> [RECORD EXTRACTS]:
○ ○ ○ ○ ○ ○ ○

--- src/rtl/pwravg_accum.sv ---
module pwravg_accum #(
  parameter int W  = 16,
  parameter int AW = 64
) (
  input  logic                 clk,
  input  logic                 rst_n,
  input  logic                 clear,
  input  logic                 hs,
  input  logic signed [W-1:0]  v,
  input  logic signed [W-1:0]  i,
  input  logic signed [W-1:0]  q,
  output logic [3:0][AW-1:0]   acc,
  output logic [1:0][W-1:0]    pk,
  output logic [1:0][W-1:0]    pk_nxt
);
  import pwravg_pkg::*;

  logic signed [W-1:0] opa [N_LANES];
  logic signed [W-1:0] opb [N_LANES];
  logic signed [W-1:0] chn [2];

  always_comb begin
    opa[LANE_V2] = v; opb[LANE_V2] = v;
    opa[LANE_I2] = i; opb[LANE_I2] = i;
    opa[LANE_P]  = v; opb[LANE_P]  = i;
    opa[LANE_Q]  = i; opb[LANE_Q]  = q;
    chn[0] = v;
    chn[1] = i;
  end

  for (genvar g = 0; g < N_LANES; g++) begin : g_lane
    logic signed [2*W-1:0] prod;
    assign prod = opa[g] * opb[g];
    always_ff @(posedge clk or negedge rst_n) begin
      if (!rst_n)     acc[g] <= '0;
      else if (clear) acc[g] <= '0;
      else if (hs)    acc[g] <= acc[g] + AW'(prod);
    end
  end

  for (genvar c = 0; c < 2; c++) begin : g_peak
    logic [W-1:0] mag;
    assign mag       = chn[c][W-1] ? W'(-chn[c]) : W'(chn[c]);
    assign pk_nxt[c] = (mag > pk[c]) ? mag : pk[c];
    always_ff @(posedge clk or negedge rst_n) begin
      if (!rst_n)     pk[c] <= '0;
      else if (clear) pk[c] <= '0;
      else if (hs)    pk[c] <= pk_nxt[c];
    end


    peak_mono_chk: assert property (@(posedge clk) disable iff (!rst_n)
      !clear |=> pk[c] >= $past(pk[c]));
  end
endmodule

--- src/rtl/pwravg_divider.sv ---
module pwravg_divider #(
  parameter int DW = 64,
  parameter int CW = 16
) (
  input  logic          clk,
  input  logic          rst_n,
  input  logic          go,
  input  logic [DW-1:0] dividend,
  input  logic [CW-1:0] divisor,
  output logic          busy,
  output logic          done,
  output logic [DW-1:0] quot
);
  localparam int SW = $clog2(DW + 1);

  logic [DW-1:0] qr;
  logic [CW-1:0] rem;
  logic [CW-1:0] dv;
  logic [SW-1:0] steps;
  logic [CW:0]   sh;
  logic          fits;

  assign sh   = {rem, qr[DW-1]};
  assign fits = sh >= {1'b0, dv};
  assign quot = qr;

  always_ff @(posedge clk or negedge rst_n) begin
    if (!rst_n) begin
      qr <= '0; rem <= '0; dv <= '0; steps <= '0; busy <= 1'b0; done <= 1'b0;
    end else begin
      done <= 1'b0;
      if (go && !busy) begin
        qr    <= dividend;
        rem   <= '0;
        dv    <= divisor;
        steps <= SW'(DW);
        busy  <= 1'b1;
      end else if (busy) begin
        qr    <= {qr[DW-2:0], fits};
        rem   <= fits ? CW'(sh - {1'b0, dv}) : sh[CW-1:0];
        steps <= steps - 1'b1;
        if (steps == SW'(1)) begin
          busy <= 1'b0;
          done <= 1'b1;
        end
      end
    end
  end


  div_rem_chk: assert property (@(posedge clk) disable iff (!rst_n)
    done |-> rem < dv);
endmodule

--- src/rtl/pwr_avg_engine.sv ---
module pwr_avg_engine #(
  parameter int W     = 16,
  parameter int CW    = 16,
  parameter int HW    = 16,
  parameter int AW    = 64,
  parameter int MIN_N = 100
) (
  input  logic                 clk,
  input  logic                 rst_n,
  input  logic                 start,
  input  logic                 stop,
  input  logic                 cfg_sync,
  input  logic [CW-1:0]        cfg_n,
  input  logic [HW-1:0]        cfg_hc,
  input  logic [2*W-1:0]       cfg_p_off,
  input  logic [2*W-1:0]       cfg_q_off,
  input  logic                 smp_valid,
  output logic                 smp_ready,
  input  logic [W-1:0]         smp_v,
  input  logic [W-1:0]         smp_i,
  input  logic [W-1:0]         smp_q,
  input  logic                 smp_zc,
  output logic                 res_valid,
  input  logic                 res_ready,
  output logic [2*W-1:0]       res_v2,
  output logic [2*W-1:0]       res_i2,
  output logic [2*W:0]         res_p,
  output logic [2*W:0]         res_q,
  output logic [W-1:0]         res_pkv,
  output logic [W-1:0]         res_pki,
  output logic [CW-1:0]        res_count
);
  import pwravg_pkg::*;

  localparam int RW = 2 * W + 1;

  pa_state_e          st;
  logic               run;
  logic [1:0]         sel;
  logic               div_go, div_busy, div_done;
  logic [AW-1:0]      div_q;
  logic [3:0][AW-1:0] acc;
  logic [1:0][W-1:0]  pk, pk_nxt;
  logic               hs, close, acc_clear, win_clear;
  logic [CW-1:0]      n_next;
  logic [AW-1:0]      op, mag, qs;
  logic               neg;
  logic [RW-1:0]      p_sum, q_sum;

  assign smp_ready = (st == ST_ACC);
  assign res_valid = (st == ST_OUT);
  assign hs        = smp_valid && smp_ready;
  assign acc_clear = ((st == ST_IDLE) && start && !stop) ||
                     ((st == ST_OUT) && res_ready && run && !stop);
  assign win_clear = acc_clear || stop;

  pwravg_window #(.CW(CW), .HW(HW), .MIN_N(MIN_N)) u_win (
    .clk(clk), .rst_n(rst_n), .clear(win_clear), .hs(hs), .zc(smp_zc),
    .sync(cfg_sync), .cfg_n(cfg_n), .cfg_hc(cfg_hc),
    .close(close), .n_next(n_next)
  );

  pwravg_accum #(.W(W), .AW(AW)) u_acc (
    .clk(clk), .rst_n(rst_n), .clear(acc_clear), .hs(hs),
    .v(smp_v), .i(smp_i), .q(smp_q),
    .acc(acc), .pk(pk), .pk_nxt(pk_nxt)
  );

  pwravg_divider #(.DW(AW), .CW(CW)) u_div (
    .clk(clk), .rst_n(rst_n), .go(div_go), .dividend(mag), .divisor(res_count),
    .busy(div_busy), .done(div_done), .quot(div_q)
  );

  always_comb begin
    op    = acc[sel];
    neg   = op[AW-1];
    mag   = neg ? -op : op;
    qs    = neg ? -div_q : div_q;
    p_sum = RW'(qs) + {cfg_p_off[2*W-1], cfg_p_off};
    q_sum = RW'(qs) + {cfg_q_off[2*W-1], cfg_q_off};
  end

  always_ff @(posedge clk or negedge rst_n) begin
    if (!rst_n) begin
      st <= ST_IDLE; run <= 1'b0; sel <= '0; div_go <= 1'b0;
      res_v2 <= '0; res_i2 <= '0; res_p <= '0; res_q <= '0;
      res_pkv <= '0; res_pki <= '0; res_count <= '0;
    end else begin
      div_go <= 1'b0;
      if (stop) run <= 1'b0;
      unique case (st)
        ST_IDLE: if (start && !stop) begin
          run <= 1'b1;
          st  <= ST_ACC;
        end
        ST_ACC: begin
          if (stop) st <= ST_IDLE;
          else if (close) begin
            res_count <= n_next;
            res_pkv   <= pk_nxt[0];
            res_pki   <= pk_nxt[1];
            sel       <= '0;
            div_go    <= 1'b1;
            st        <= ST_DIV;
          end
        end
        ST_DIV: if (div_done) begin
          unique case (sel)
            2'd0: res_v2 <= div_q[2*W-1:0];
            2'd1: res_i2 <= div_q[2*W-1:0];
            2'd2: res_p  <= p_sum;
            default: res_q <= q_sum;
          endcase
          if (sel == 2'd3) st <= ST_OUT;
          else begin
            sel    <= sel + 1'b1;
            div_go <= 1'b1;
          end
        end
        default: if (res_ready) st <= (run && !stop) ? ST_ACC : ST_IDLE;
      endcase
    end
  end


  ready_low_chk: assert property (@(posedge clk) disable iff (!rst_n)
    res_valid |-> !smp_ready);


  res_hold_chk: assert property (@(posedge clk) disable iff (!rst_n)
    res_valid && !res_ready |=> res_valid && $stable(res_p) && $stable(res_q)
      && $stable(res_v2) && $stable(res_count) && $stable(res_pkv));


  meansq_chk: assert property (@(posedge clk) disable iff (!rst_n)
    res_valid |-> (res_v2 <= res_pkv * res_pkv) && (res_i2 <= res_pki * res_pki));


  stop_drop_chk: assert property (@(posedge clk) disable iff (!rst_n)
    (st == ST_ACC) && stop |=> !smp_ready && !res_valid);
endmodule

○ ○ ○ ○ ○ ○ ○

> [TRY IT]: Lines holding the word "stable" in the entries above are the ones to pull out. Copy them all.

> [ANSWER]:
    res_valid && !res_ready |=> res_valid && $stable(res_p) && $stable(res_q)
      && $stable(res_v2) && $stable(res_count) && $stable(res_pkv));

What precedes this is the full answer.